Contact Cimmaron and tell them what occurred they will repair the gun for you. Cimmaron is a well respected outfit among CAS shooters and has a high profile in the game. They have seen this type of damage on a gun before and understand it well.

The repair is a simple one, straightforward and not too costly. Chalk it up to experience, have the gun repaired and enjoy shooting it. The Evil Roy is a good model and Cimmaron will stand by it.

tipoc

buttrap
April 1, 2011, 04:30 AM
(Have you ever heard of USPSA, or IDPA. Many thousands of people preforming quick draws many more thousands of times each year without shooting themselves.
It's a shame your friends broke some of the cardinal rules of gun safety and got hurt but that doesn't mean everyone does. )

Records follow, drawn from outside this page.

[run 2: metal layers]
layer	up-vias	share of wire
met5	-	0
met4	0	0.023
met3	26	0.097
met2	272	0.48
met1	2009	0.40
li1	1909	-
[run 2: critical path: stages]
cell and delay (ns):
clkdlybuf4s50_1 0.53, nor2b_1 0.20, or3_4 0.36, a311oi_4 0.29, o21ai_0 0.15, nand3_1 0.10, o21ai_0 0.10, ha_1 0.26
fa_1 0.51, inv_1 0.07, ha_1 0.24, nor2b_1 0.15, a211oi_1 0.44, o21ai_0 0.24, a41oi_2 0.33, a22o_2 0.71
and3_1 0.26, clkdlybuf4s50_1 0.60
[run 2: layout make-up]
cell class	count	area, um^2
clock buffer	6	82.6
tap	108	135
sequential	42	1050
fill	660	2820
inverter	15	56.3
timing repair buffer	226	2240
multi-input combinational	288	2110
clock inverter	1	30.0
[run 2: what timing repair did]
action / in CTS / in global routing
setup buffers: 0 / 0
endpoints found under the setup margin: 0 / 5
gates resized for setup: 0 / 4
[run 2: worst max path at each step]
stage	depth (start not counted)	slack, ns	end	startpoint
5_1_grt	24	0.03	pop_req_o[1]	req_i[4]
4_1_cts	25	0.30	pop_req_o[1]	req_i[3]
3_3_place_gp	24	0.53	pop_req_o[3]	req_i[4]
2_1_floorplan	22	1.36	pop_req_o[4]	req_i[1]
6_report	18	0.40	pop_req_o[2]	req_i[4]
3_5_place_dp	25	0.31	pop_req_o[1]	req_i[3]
--- src/rtl/riscv_retire_tracker.sv ---
// Retirement tracker: counts retired instructions and cycles, mirrors the last
// architectural result, and detects the two-instruction halt sequence.
//
// state    | meaning
// ---------+------------------------------------------------------------
// S_RUN    | normal retirement, waiting for the arming instruction
// S_ARMED  | arming instruction retired, the next retirement decides halt
// S_HALTED | program finished; counters and result frozen until RST
module riscv_retire_tracker #(
    parameter logic [31:0] P_NUM_INST_INIT = 32'h0000_0000
) (
    input  logic        CLK,
    input  logic        RST,
    input  logic        WB_VALID,
    input  logic [31:0] WB_INST,
    input  logic        WB_RF_WE,
    input  logic [31:0] WB_WD,
    input  logic        WB_IS_STORE,
    input  logic [31:0] WB_ADDR,
    input  logic        WB_IS_BRANCH,
    input  logic        WB_BR_TAKEN,
    output logic [31:0] NUM_INST,
    output logic [31:0] OUTPUT_PORT,
    output logic        HALT,
    output logic [31:0] CYCLE_CNT
);

    localparam logic [31:0] INST_ARM  = 32'h00c0_0093;
    localparam logic [31:0] INST_DONE = 32'h0000_8067;

    typedef enum logic [1:0] {
        S_RUN    = 2'd0,
        S_ARMED  = 2'd1,
        S_HALTED = 2'd2
    } state_t;

    state_t      r_state;
    state_t      w_state_nxt;
    logic [31:0] r_num_inst;
    logic [31:0] r_output;
    logic [31:0] r_cycle_cnt;

    logic        w_active;
    logic        w_retire;
    logic        w_completes;
    logic        w_halt;

    always_ff @(posedge CLK) begin
        if (RST) begin
            r_state <= S_RUN;
        end else begin
            r_state <= w_state_nxt;
        end
    end

    always_comb begin
        w_state_nxt = r_state;
        case (r_state)
            S_RUN: begin
                if (WB_VALID && (WB_INST == INST_ARM)) begin
                    w_state_nxt = S_ARMED;
                end
            end
            S_ARMED: begin
                if (WB_VALID) begin
                    if (WB_INST == INST_DONE) begin
                        w_state_nxt = S_HALTED;
                    end else if (WB_INST != INST_ARM) begin
                        w_state_nxt = S_RUN;
                    end
                end
            end
            S_HALTED: w_state_nxt = S_HALTED;
            default:  w_state_nxt = S_RUN;
        endcase
    end

    always_comb begin
        w_active    = 1'b0;
        w_completes = 1'b0;
        w_halt      = 1'b0;
        case (r_state)
            S_RUN:    w_active = 1'b1;
            S_ARMED: begin
                w_active    = 1'b1;
                w_completes = WB_VALID && (WB_INST == INST_DONE);
            end
            S_HALTED: w_halt = 1'b1;
            default:  w_active = 1'b0;
        endcase
    end

    assign w_retire = w_active && WB_VALID;

    // The completing retirement is counted but leaves the result untouched.
    always_ff @(posedge CLK) begin
        if (RST) begin
            r_num_inst  <= P_NUM_INST_INIT;
            r_output    <= 32'h0;
            r_cycle_cnt <= 32'h0;
        end else if (w_active) begin
            r_cycle_cnt <= r_cycle_cnt + 32'd1;
            if (w_retire) begin
                if (r_num_inst != 32'hFFFF_FFFF) begin
                    r_num_inst <= r_num_inst + 32'd1;
                end
                if (!w_completes) begin
                    if (WB_RF_WE) begin
                        r_output <= WB_WD;
                    end else if (WB_IS_STORE) begin
                        r_output <= WB_ADDR;
                    end else if (WB_IS_BRANCH) begin
                        r_output <= {31'b0, WB_BR_TAKEN};
                    end
                end
            end
        end
    end

    assign NUM_INST    = r_num_inst;
    assign OUTPUT_PORT = r_output;
    assign CYCLE_CNT   = r_cycle_cnt;
    assign HALT        = w_halt;

endmodule
### config.mk
export PLATFORM = sky130hd
export DESIGN_NAME = output_stream_unit
export DESIGN_NICKNAME = d
export VERILOG_FILES = /design/src/rtl/cpu_io_pkg.sv /design/src/rtl/output_stream_unit_sync_fifo.sv /design/src/rtl/output_stream_unit.sv
export SDC_FILE = /design/constraint.sdc
export NUM_CORES = 1
export LEC_CHECK = 0
export ABC_AREA = 0
export CAP_MARGIN = 15
export CORE_MARGIN = 3
export CORE_UTILIZATION = 59
export CTS_CLUSTER_DIAMETER = 80
export DETAILED_ROUTE_END_ITERATION = 7
export GPL_ROUTABILITY_DRIVEN = 0
export PLACE_DENSITY = 0.8
export SETUP_SLACK_MARGIN = 0.15
export SLEW_MARGIN = 20
export SYNTH_ARGS = -nofsm -noshare
export SYNTH_HDL_FRONTEND = slang
export SYNTH_SLANG_ARGS = --single-unit
### constraint.sdc
create_clock -name clock -period 3 [get_ports clock]
set_clock_uncertainty 0.15 [all_clocks]
set_input_delay 0.6 -clock clock [delete_from_list [all_inputs] [get_ports clock]]
set_output_delay 0.6 -clock clock [all_outputs]
set_load 0.01 [all_outputs]
### src/rtl/cpu_io_pkg.sv
// Shared types and constants for the CPU output-port consumer.
package cpu_io_pkg;

    localparam int BYTEWIDTH = 8;

    typedef enum logic {
        IDLE = 1'b0,
        SEND = 1'b1
    } streamState_t;

    // Number of host-stream bytes needed to carry one CPU word.
    function automatic int bytesPerWord(input int width);
        return width / BYTEWIDTH;
    endfunction

endpackage

### src/rtl/output_stream_unit_sync_fifo.sv
// Small synchronous word FIFO; push/pop arrive already qualified by the owner.
module sync_fifo
    import cpu_io_pkg::*;
#(
    parameter int WIDTH    = 16,
    parameter int DEPTH    = 8,
    parameter int PTRWIDTH = 3
) (
    input  logic                clock,
    input  logic                reset,
    input  logic                push,
    input  logic                pop,
    input  logic [WIDTH-1:0]    dataIn,
    output logic [WIDTH-1:0]    headData,
    output logic                full,
    output logic                empty,
    output logic [PTRWIDTH:0]   count
);

    logic [WIDTH-1:0]    mem [DEPTH];
    logic [PTRWIDTH-1:0] wrPtr;
    logic [PTRWIDTH-1:0] rdPtr;

    // Storage write; contents need no reset because count gates every read.
    always_ff @(posedge clock) begin
        if (push) begin
            mem[wrPtr] <= dataIn;
        end
    end

    // Pointer and occupancy bookkeeping; pointers wrap naturally at DEPTH.
    always_ff @(posedge clock or negedge reset) begin
        if (!reset) begin
            wrPtr <= '0;
            rdPtr <= '0;
            count <= '0;
        end else begin
            if (push) begin
                wrPtr <= wrPtr + 1'b1;
            end
            if (pop) begin
                rdPtr <= rdPtr + 1'b1;
            end
            case ({push, pop})
                2'b10:   count <= count + 1'b1;
                2'b01:   count <= count - 1'b1;
                default: count <= count;
            endcase
        end
    end

    assign headData = mem[rdPtr];
    assign full     = (count == (PTRWIDTH + 1)'(DEPTH));
    assign empty    = (count == '0);

endmodule

### src/rtl/output_stream_unit.sv
// Captures CPU output words into a FIFO and serializes them MSB byte first
// onto a registered valid/ready byte stream.
module output_stream_unit
    import cpu_io_pkg::*;
#(
    parameter int WIDTH    = 16,
    parameter int DEPTH    = 8,
    parameter int PTRWIDTH = 3
) (
    input  logic                clock,
    input  logic                reset,
    input  logic                outFlag,
    input  logic [WIDTH-1:0]    out,
    input  logic                clearOverflow,
    output logic [7:0]          byteData,
    output logic                byteValid,
    input  logic                byteReady,
    output logic                full,
    output logic                empty,
    output logic [PTRWIDTH:0]   count,
    output logic                overflow
);

    localparam int BPW  = bytesPerWord(WIDTH);
    localparam int IDXW = (BPW > 1) ? $clog2(BPW) : 1;
    localparam logic [IDXW-1:0] LASTIDX = IDXW'(BPW - 1);

    streamState_t     state, stateNext;
    logic [WIDTH-1:0] holding, holdingNext;
    logic [IDXW-1:0]  byteIdx, byteIdxNext;
    logic [7:0]       byteDataNext;
    logic             byteValidNext;
    logic [WIDTH-1:0] headData;
    logic [WIDTH-1:0] shifted;
    logic             popReq;
    logic             pushReq;
    logic             drop;

    // A same-edge pop frees a slot, so a full FIFO can still accept the word.
    assign pushReq = outFlag && (!full || popReq);
    assign drop    = outFlag && full && !popReq;

    sync_fifo #(
        .WIDTH    (WIDTH),
        .DEPTH    (DEPTH),
        .PTRWIDTH (PTRWIDTH)
    ) fifo (
        .clock    (clock),
        .reset    (reset),
        .push     (pushReq),
        .pop      (popReq),
        .dataIn   (out),
        .headData (headData),
        .full     (full),
        .empty    (empty),
        .count    (count)
    );

    // Serializer next-state: byte outputs are computed from the next holding
    // word and index so they can be registered without a byteReady path.
    always_comb begin
        stateNext     = state;
        holdingNext   = holding;
        byteIdxNext   = byteIdx;
        popReq        = 1'b0;
        byteValidNext = byteValid;
        byteDataNext  = byteData;
        shifted       = '0;
        case (state)
            IDLE: begin
                if (!empty) begin
                    popReq      = 1'b1;
                    holdingNext = headData;
                    byteIdxNext = '0;
                    stateNext   = SEND;
                end
            end
            SEND: begin
                if (byteReady) begin
                    if (byteIdx != LASTIDX) begin
                        byteIdxNext = byteIdx + 1'b1;
                    end else if (!empty) begin
                        popReq      = 1'b1;
                        holdingNext = headData;
                        byteIdxNext = '0;
                    end else begin
                        stateNext = IDLE;
                    end
                end
            end
            default: stateNext = IDLE;
        endcase
        byteValidNext = (stateNext == SEND);
        if (stateNext == SEND) begin
            shifted      = holdingNext << (BYTEWIDTH * int'(byteIdxNext));
            byteDataNext = shifted[WIDTH-1 -: BYTEWIDTH];
        end
    end

    // Serializer state and registered stream outputs.
    always_ff @(posedge clock or negedge reset) begin
        if (!reset) begin
            state     <= IDLE;
            holding   <= '0;
            byteIdx   <= '0;
            byteValid <= 1'b0;
            byteData  <= '0;
        end else begin
            state     <= stateNext;
            holding   <= holdingNext;
            byteIdx   <= byteIdxNext;
            byteValid <= byteValidNext;
            byteData  <= byteDataNext;
        end
    end

    // Sticky drop flag; a drop on the clearing edge keeps it set.
    always_ff @(posedge clock or negedge reset) begin
        if (!reset) begin
            overflow <= 1'b0;
        end else if (drop) begin
            overflow <= 1'b1;
        end else if (clearOverflow) begin
            overflow <= 1'b0;
        end
    end

endmodule

==> results of run 1 <==
## per-layer routing
layer,up-vias,share of wire (%),track usage [%]
li1,1523,-,-
met1,1762,42,29.5
met2,127,50,33.3
met3,20,6.5,5.27
met4,0,1.8,7.54
met5,-,0,0
## sequential cells by signal, summed over array words and instances, names as in the netlist
register    count
byteIdx         1
state           1
holding        16
fifo.wrPtr      3
byteData        8
fifo.mem      128
fifo.count      4
overflow        1
fifo.rdPtr      3
## synthesized netlist by cell type, drive strengths merged, types with 5 or more instances
| master | n |
|---|---|
| a21oi | 10 |
| buf | 15 |
| dfrtp | 37 |
| edfxtp | 128 |
| ha | 5 |
| mux2 | 10 |
| mux2i | 16 |
| mux4 | 32 |
| nand2 | 25 |
| nand2b | 5 |
| nor2 | 17 |
| o211a | 8 |
| o21a | 8 |
| o22ai | 8 |
| xor2 | 5 |
## report_power, final
part	switching (µW)	internal, µW	total, µW
Clock	840	1290	2120
Combinational	1040	1220	2260
Sequential	425	2960	3390
## per-stage QoR
stage	utilization (%)	cells	cell area [µm²]	hold slack, ns
after floorplan	-	354	6590	0.154
after global placement	68.0	534	7200	0.319
after detailed placement	68.0	534	7200	0.330
after CTS	73.8	567	7820	0.0247
after global routing	73.9	568	7840	0.0617
final	73.9	568	7840	0.0142
## kinds of logic after synthesis
family / Yosys count / synth area share (%)
AOI/OAI and AO/OA: 41 / 4.45
xor gates and xnor gates: 8 / 1.06
DFF: 165 / 72.4
muxes: 58 / 15.1
adders and majority gates: 5 / 0.950
and+or+nand+nor: 56 / 4.14
buffers and inverters: 21 / 1.88
## critical path: cells and delay by family, from the launching register on
kind / cells / cell delay (ns)
DFF: 1 / 0.50
and+or+nand+nor: 1 / 0.35
buffers and inverters: 1 / 0.59
## cell usage in the layout, fill, tap and decap left out, types with 2 or more instances in the layout
master	instances
nor3_2	2
edfxtp_1	128
inv_4	2
xor2_1	5
nand2_1	25
mux2i_1	16
o22ai_1	8
clkbuf_16	21
dfrtp_1	36
nand2b_1	5
mux4_2	32
o21a_1	8
o211a_1	8
mux2_2	10
nor2_1	16
inv_1	2
clkdlybuf4s50_1	35
xnor2_1	3
clkinv_4	3
o21ai_0	3
clkbuf_4	2
ha_1	5
a21boi_2	2
a21oi_1	10
buf_4	28
nor2b_1	3
clkinv_2	3
## worst max path at each step
stage	from	endpoint	slack [ns]
6_report	fifo.count[0]	full	0.28
5_1_grt	fifo.count[0]	full	0.19
4_1_cts	fifo.count[2]	full	0.16
3_5_place_dp	byteReady	fifo.count[2]	0.09
3_3_place_gp	byteReady	fifo.count[2]	0.17
2_1_floorplan	state	fifo.mem[0][0]	0.18
## area by class of cell
type                       instances  area (µm²)
sequential                       165        4770
timing repair buffer              64         566
tap                              136         170
clock buffer                      24         554
inverter                           3        11.3
fill                             634        2770
clock inverter                     8        53.8
multi-input combinational        168        1710
## repair_timing
| item | 4_1_cts | 5_1_grt |
|---|---|---|
| hold buffers | 0 | 0 |
| gates resized for setup | 0 | 1 |
| setup buffers | 1 | 1 |
| endpoints found under the setup margin | 1 | 1 |
| pin swaps | 1 | 1 |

That is USPSA or IDPA. They have rules on the ranges. Idiots with SA revolvers shoot them selves like clock work trying to quick draw when they should not even have a pen to draw with.

ArchAngelCD
April 1, 2011, 04:41 AM
The OP asked how he can fix his gun and freely admitted he should have fanned the gun but most of you here just had to tell him again. I just don't get it, answer the mans question without beating him up considering he already admitted he messed up. It's easy to be so self righteous sitting behind your computer screen at home. (like none of you ever did something foolish before)

I highly suggest sending the revolver back to the vendor since you have the Evil Roy model and those parts are tuned to that revolver. I also wouldn't offer the information about fanning the revolver, leave that part out and tell them it happened at a match. (which it did)

Rodman579
April 1, 2011, 08:04 AM
eddism, i agree with what rcmodel said. you also may have broke the trigger/bolt spring. but if your hammer is slipping off the full cock notch with a lighter than normal trigger pull i would assume you broke the tip of the trigger off. let us know what happens.